TASK GOAL –
The lines from the start of the records through the one containing "export CAP_MARGIN = 15" are to be transcribed exactly, and nothing else.

***** RECORDS PROVIDED *****

===== config.mk =====
export PLATFORM = sky130hd
export DESIGN_NAME = trade_order_gen
export DESIGN_NICKNAME = d
export VERILOG_FILES = /design/src/rtl/trade_order_gen.sv
export SDC_FILE = /design/constraint.sdc
export NUM_CORES = 1
export LEC_CHECK = 0
export CAP_MARGIN = 15
export CORE_UTILIZATION = 50
export DETAILED_ROUTE_END_ITERATION = 8
export GPL_ROUTABILITY_DRIVEN = 0
export PLACE_DENSITY = 0.85
export SLEW_MARGIN = 5
export SYNTH_ARGS = -nofsm -noshare
export SYNTH_HDL_FRONTEND = slang
export SYNTH_SLANG_ARGS = --single-unit

===== constraint.sdc =====
create_clock -name clk -period 2.7 [get_ports clk]
set_clock_uncertainty 0.2 [all_clocks]
set_input_delay 0.54 -clock clk [delete_from_list [all_inputs] [get_ports clk]]
set_output_delay 0.54 -clock clk [all_outputs]
set_load 0.005 [all_outputs]
File: src/rtl/fp32_pkg.sv
// fp32_pkg: shared widths, binary32 field constants and the packed result
// type for the single-precision add/sub datapath.
package fp32_pkg;

  localparam int EXP_W   = 8;
  localparam int FRAC_W  = 23;
  localparam int SUM_W   = FRAC_W + 10;  // pre-shifted sum width (33)
  localparam int SHIFT_W = 5;
  localparam int E_W     = EXP_W + 2;    // signed working exponent width

  localparam logic [EXP_W-1:0] EXP_MAX = 8'hFF;
  localparam logic [31:0]      QNAN    = 32'h7FC0_0000;
  localparam logic [31:0]      ZERO    = 32'h0000_0000;

  typedef struct packed {
    logic              sign;
    logic [EXP_W-1:0]  exp;
    logic [FRAC_W-1:0] frac;
  } fp32_t;

endpackage
<file path="config.mk">
export PLATFORM = sky130hd
export DESIGN_NAME = bus_slave_regs_flat
export DESIGN_NICKNAME = d
export VERILOG_FILES = /design/src/rtl/bus_slave_regs_if.sv /design/src/rtl/bus_slave_regs.sv /design/src/flat_wrapper.sv
export SDC_FILE = /design/constraint.sdc
export NUM_CORES = 1
export LEC_CHECK = 0
export BUFFER_PORTS_ARGS = -buffer_cell sky130_fd_sc_hd__buf_2
export CORE_MARGIN = 3
export CORE_UTILIZATION = 45
export DETAILED_ROUTE_END_ITERATION = 12
export GPL_TIMING_DRIVEN = 0
export MAX_ROUTING_LAYER = met4
export PLACE_DENSITY = 0.65
export SLEW_MARGIN = 20
export SYNTH_ARGS = -nofsm -noshare
export SYNTH_HDL_FRONTEND = slang
export SYNTH_SLANG_ARGS = --single-unit
</file>
<file path="constraint.sdc">
create_clock -name clk -period 2.1 [get_ports clk]
set_input_delay 0.105 -clock clk [delete_from_list [all_inputs] [get_ports clk]]
set_output_delay 0.105 -clock clk [all_outputs]
set_load 0.03 [all_outputs]
</file>
<file path="src/rtl/bus_slave_regs_if.sv">
// Bus between the address decoder/master and the register slave.
// Handshake: a transaction starts at a rising edge that samples Cs_=0 and As_=0; the
// slave answers with Rdy_=0 for exactly one cycle, carrying RdData for reads.
interface bus_slave_regs_if;
  logic        Cs_;
  logic        As_;
  logic        RW;
  logic [29:0] Addr;
  logic [31:0] WrData;
  logic [31:0] RdData;
  logic        Rdy_;

  modport master (
    output Cs_, As_, RW, Addr, WrData,
    input  RdData, Rdy_
  );

  modport slave (
    input  Cs_, As_, RW, Addr, WrData,
    output RdData, Rdy_
  );
endinterface

</file>
<file path="src/rtl/bus_slave_regs.sv">
// Eight-word register slave: words 0..6 read/write, word 7 a free-running cycle counter.
// Each accepted strobe is answered by a single Rdy_ pulse after WAIT_CYCLES wait states.
module bus_slave_regs #(
  parameter int unsigned WAIT_CYCLES = 1
) (
  input  logic             clk,
  input  logic             reset_,
  bus_slave_regs_if.slave  bus,
  output logic [31:0]      Ctrl,
  output logic [1:0]       o_state_dbg
);

  typedef enum logic [1:0] {IDLE = 2'd0, WAIT = 2'd1, READY = 2'd2} state_t;

  localparam logic [3:0] LP_WAIT_LOAD = (WAIT_CYCLES == 0) ? 4'd0 : 4'(WAIT_CYCLES - 1);

  state_t      r_state;
  state_t      w_next_state;
  logic        w_accept;
  logic        w_go_ready;
  logic [3:0]  r_wait_cnt;
  logic [2:0]  r_addr;
  logic        r_rw;
  logic [31:0] r_wdata;
  logic [31:0] r_regs [0:6];
  logic [31:0] r_cnt;
  logic [31:0] r_rdata;
  logic        r_rdy_n;
  logic [2:0]  w_addr;
  logic        w_rw;
  logic [31:0] w_wdata;
  logic [31:0] w_rd_val;

  always_comb begin
    w_next_state = r_state;
    w_accept     = 1'b0;
    w_go_ready   = 1'b0;
    case (r_state)
      IDLE: begin
        if (!bus.As_ && !bus.Cs_) begin
          w_accept = 1'b1;
          if (WAIT_CYCLES == 0) begin
            w_next_state = READY;
            w_go_ready   = 1'b1;
          end else begin
            w_next_state = WAIT;
          end
        end
      end
      WAIT: begin
        if (r_wait_cnt == 4'd0) begin
          w_next_state = READY;
          w_go_ready   = 1'b1;
        end
      end
      READY:   w_next_state = IDLE;
      default: w_next_state = IDLE;
    endcase
  end

  // A zero-wait access completes on its own strobe edge, before the fields are latched.
  always_comb begin
    w_addr  = r_addr;
    w_rw    = r_rw;
    w_wdata = r_wdata;
    if (r_state == IDLE) begin
      w_addr  = bus.Addr[2:0];
      w_rw    = bus.RW;
      w_wdata = bus.WrData;
    end
    w_rd_val = r_cnt;
    for (int i = 0; i < 7; i++) begin
      if (w_addr == 3'(i)) w_rd_val = r_regs[i];
    end
  end

  always_ff @(posedge clk or negedge reset_) begin
    if (!reset_) begin
      r_state    <= IDLE;
      r_wait_cnt <= 4'd0;
      r_addr     <= 3'd0;
      r_rw       <= 1'b0;
      r_wdata    <= 32'd0;
    end else begin
      r_state <= w_next_state;
      if (w_accept) begin
        r_addr     <= bus.Addr[2:0];
        r_rw       <= bus.RW;
        r_wdata    <= bus.WrData;
        r_wait_cnt <= LP_WAIT_LOAD;
      end else if (r_state == WAIT && r_wait_cnt != 4'd0) begin
        r_wait_cnt <= r_wait_cnt - 4'd1;
      end
    end
  end

  always_ff @(posedge clk or negedge reset_) begin
    if (!reset_) r_cnt <= 32'd0;
    else         r_cnt <= r_cnt + 32'd1;
  end

  // Rdy_ and RdData are registered so the bus sees clean one-cycle pulses that OR together.
  always_ff @(posedge clk or negedge reset_) begin
    if (!reset_) begin
      for (int i = 0; i < 7; i++) r_regs[i] <= 32'd0;
      r_rdy_n <= 1'b1;
      r_rdata <= 32'd0;
    end else begin
      r_rdy_n <= !w_go_ready;
      r_rdata <= (w_go_ready && w_rw) ? w_rd_val : 32'd0;
      if (w_go_ready && !w_rw) begin
        for (int i = 0; i < 7; i++) begin
          if (w_addr == 3'(i)) r_regs[i] <= w_wdata;
        end
      end
    end
  end

  assign bus.Rdy_    = r_rdy_n;
  assign bus.RdData  = r_rdata;
  assign Ctrl        = r_regs[0];
  assign o_state_dbg = r_state;

endmodule

</file>
<file path="src/flat_wrapper.sv">
// flat-port wrapper written by rule: the top's interface ports become plain ports
module bus_slave_regs_flat 
#(
  parameter int unsigned WAIT_CYCLES = 1
)
  (clk, reset_, Ctrl, o_state_dbg, bus_Cs_, bus_As_, bus_RW, bus_Addr, bus_WrData, bus_RdData, bus_Rdy_);
  bus_slave_regs_if bus_i ();
  input  logic clk;
  input  logic reset_;
  output logic [31:0] Ctrl;
  output logic [1:0] o_state_dbg;
  input wire logic [$bits(bus_i.Cs_)-1:0] bus_Cs_;
  input wire logic [$bits(bus_i.As_)-1:0] bus_As_;
  input wire logic [$bits(bus_i.RW)-1:0] bus_RW;
  input wire logic [$bits(bus_i.Addr)-1:0] bus_Addr;
  input wire logic [$bits(bus_i.WrData)-1:0] bus_WrData;
  output wire logic [$bits(bus_i.RdData)-1:0] bus_RdData;
  output wire logic [$bits(bus_i.Rdy_)-1:0] bus_Rdy_;
  assign bus_i.Cs_ = bus_Cs_;
  assign bus_i.As_ = bus_As_;
  assign bus_i.RW = bus_RW;
  assign bus_i.Addr = bus_Addr;
  assign bus_i.WrData = bus_WrData;
  assign bus_RdData = bus_i.RdData;
  assign bus_Rdy_ = bus_i.Rdy_;
  bus_slave_regs #(.WAIT_CYCLES(WAIT_CYCLES)) u_core (.clk(clk), .reset_(reset_), .bus(bus_i), .Ctrl(Ctrl), .o_state_dbg(o_state_dbg));
endmodule
</file>
==> flow_metrics.py <==
metrics = {
    "clock_network": {
        "htree_levels": 2,
        "root_buffer": "clkbuf_16",
        "clk_pin_slew_ns": 0.06,
        "cts_inserted_buffers": 37,
        "cts_tree": "done",
        "clock_path_buffers": 3,
        "worst_skew_pair.late_latency_ns": 0.52,
        "clock_sinks": 331,
    },
    "synth": {
        "syn_area_um2": 15300,
        "synth_top_flop_cell": "dfrtp_1",
        "async_flop_share_pct": 100,
        "ys_top_cells_by_area": "dfrtp_1 (54%), nand2_1 (6.7%), o21ai_0 (6.1%)",
        "synth_most_common_cell": "dfrtp_1",
        "synth_nets": 1592,
        "synth_largest_area_cell": "dfrtp_1",
        "seq_area_frac_synth_pct": 54.3,
        "yosys-top-cells-count": "dfrtp_1 (330), nand2_1 (271), o21ai_0 (185)",
        "ys_ff_latch": 331,
        "yosys.area.top_type_share_pct": 54.1,
        "postSynthCellCount": 1523,
        "syn_avg_cell_area_um2": 10.0,
        "ys.warnings.count": 0,
        "synth.distinct_cells": 49,
        "synth-edff-count": 0,
    },
    "timing": {
        "tightest_slew_ns": 0.946,
        "timing.fmax_ghz": 0.394,
        "rsz0062_at_grt": "yes",
        "drv_slew": 0,
        "final.min_clock_period_ns": 2.54,
        "setup_slack_ns": -0.436,
        "hold_ws_ns": 0.159,
        "slew_headroom_pct": 35.1,
        "final_hold_viol_count": 0,
        "tns_ns": -82.09,
        "skew_ns": 0.0171,
        "fin_crit_sh_pct": 121,
        "setup_viol": 287,
    },
    "floorplanning": {
        "core_um2": 32900,
        "initial_utilization_pct": 46.3,
        "die_y_um": 190,
        "die_w_um": 190,
        "dieArea_um2": 36100,
        "io_pins": 134,
        "num_rows": 66,
    },
    "status": {
        "status": "complete, but fails checks",
        "violations": "setup timing",
    },
    "routing": {
        "via_per_inst": 5.72,
        "drt_iter0_drc": 1194,
        "drt_wl_total_um": 46800,
        "vias": 12751,
        "routedWlPerCell_um": 21.0,
        "drc": 0,
        "dr.pass1.iters": 6,
        "final_antenna_net_count": 0,
    },
    "setup_path": {
        "crit_path_start": "u_core.r_wait_cnt[1]",
        "path_max_fanout": 10,
        "crit_required_ns": 2.46,
        "cp-endpoint": "u_core.r_regs[48]",
        "path_class": "flop to flop",
        "start_kind": "flop",
        "critPathArrivalTime_ns": 2.90,
        "r2r-end": "u_core.r_regs[48]",
        "r2r-start": "u_core.r_wait_cnt[1]",
        "reg2reg_depth": 9,
        "endpoint_kind": "flop",
        "r2r_setup_slack_ns": -0.44,
    },
    "placed_design": {
        "dp_slack_ns": -1.06,
        "place.gp.congestion": 0.947,
        "dp.cells": 2076,
        "hpwl_um": 31200,
        "dpl_cell_area_um2": 16600,
        "portBuffers": 106,
    },
    "layout": {
        "final_core_util_pct": 60.2,
        "layout-drive-gt1-share_pct": 29.4,
        "diodes": 0,
        "nets": 1829,
        "fin_cells": 2228,
        "fin_area_um2": 19800,
        "area_growth_pct": 30.0,
    },
    "run": {
        "cap_violations": 0,
    },
    "pwr": {
        "worst_ir_drop_vdd_uv": 1010,
        "finalPower_mw": 28.9,
        "p_leak_nw": 8.98,
        "power_density_nw_per_um2": 1460,
    },
    "global_route": {
        "grt_pass1_wl_um": 72300,
        "met3_usage_pct": 4.15,
        "use_met1_pct": 37.6,
        "grt_use_met2_pct": 39.2,
        "grt.busiest_layer": "met2",
        "grt_max_degree": 99,
        "overflow": 0,
        "first_global_vias": 12419,
        "grtUsageTotal_pct": 26.3,
        "antenna_found_initial": 0,
    },
    "min_path": {
        "hold_path_class": "primary input to asynchronous set/reset pin",
    },
}
==> registers in the layout, indices dropped and copies added (netlist names) <==
signal	count
u_core.Ctrl	32
u_core.r_cnt	32
u_core.r_regs	192
u_core.r_addr	3
u_core.bus.RdData	32
u_core.o_state_dbg	2
u_core.bus.Rdy_	1
u_core.r_wdata	32
u_core.r_wait_cnt	4
u_core.r_rw	1
==> worst max-delay path, stage by stage (launching register included) <==
cell     delay [ns]
dfrtp_1        0.40
inv_1          0.07
ha_2           0.17
or3b_4         0.38
or4b_4         0.54
or3_4          0.38
buf_12         0.17
buf_12         0.14
nand2_1        0.06
o21ai_1        0.06
==> placed cells by master (no fill, tap or decap), types with 25 or more instances in the layout <==
| master | instances |
|---|---|
| nor2b_1 | 33 |
| o2111ai_1 | 25 |
| buf_4 | 66 |
| o21ai_1 | 161 |
| dfrtp_1 | 328 |
| buf_6 | 40 |
| dlygate4sd3_1 | 39 |
| mux2_2 | 34 |
| clkbuf_16 | 44 |
| a21o_1 | 65 |
| nand2_1 | 241 |
| o21ai_0 | 138 |
| o2bb2ai_1 | 31 |
| buf_2 | 111 |
| nand3_1 | 71 |
==> final cells by class <==
| type | count | area (µm²) |
|---|---|---|
| plain buffers | 148 | 1410 |
| clock buffers | 53 | 1130 |
| clock inverters | 12 | 116 |
| fillers | 2704 | 13100 |
| inverters | 7 | 26.3 |
| multi-input cells | 1038 | 6700 |
| flip-flops and latches | 331 | 8290 |
| well taps | 442 | 553 |
| repair buffers | 197 | 1610 |
==> logic make-up (layout without fill, tap and decap cells) <==
family                     after synthesis  count (layout)  share of synthesized area (%)
AOI/OAI and AO/OA                      492             492                           19.2
DFF                                    331             331                           54.3
muxes                                   68              68                           4.75
and+or+nand+nor                        442             443                           13.4
xor gates and xnor gates                33              33                           1.89
buffers and inverters                  155             417                           6.22
adders and majority gates                2               2                          0.164
==> worst min-delay path by stage <==
stage | startpoint | cells after the start | to | slack, ns
after floorplan | reset_ | 0 | u_core.Ctrl[0] | -0.19
after detailed placement | reset_ | 1 | u_core.r_wdata[16] | 0.16
after CTS | reset_ | 2 | u_core.Ctrl[12] | 0.22
after global placement | bus_RW | 2 | u_core.r_rw | 0.34
after global routing | reset_ | 2 | u_core.r_wdata[18] | 0.24
final | reset_ | 2 | u_core.r_wdata[18] | 0.16
==> timing repair <==
action	CTS	global route
buffers inserted	27	8
hold buffers	39	0
cloned	11	3
endpoints found under the setup margin	287	355
hold endpoints to repair	125	0
pin swaps	14	13
gates resized for setup	226	110
==> metal layers <==
metal / share of wire [%] / vias to the layer above
li1: - / 5858
met1: 44 / 6285
met2: 45 / 506
met3: 7.4 / 102
met4: 3.0 / 0
met5: 0 / -
==> where the power goes <==
part | switching (mW) | internal [mW] | leakage [nW]
combinational | 7.68 | 5.07 | 3.91
sequential | 1.26 | 8.31 | 4.45
clock | 2.55 | 3.98 | 0.621
(Power assumes the default switching activity.)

*****

ANSWER SECTION –
===== config.mk =====
export PLATFORM = sky130hd
export DESIGN_NAME = trade_order_gen
export DESIGN_NICKNAME = d
export VERILOG_FILES = /design/src/rtl/trade_order_gen.sv
export SDC_FILE = /design/constraint.sdc
export NUM_CORES = 1
export LEC_CHECK = 0
export CAP_MARGIN = 15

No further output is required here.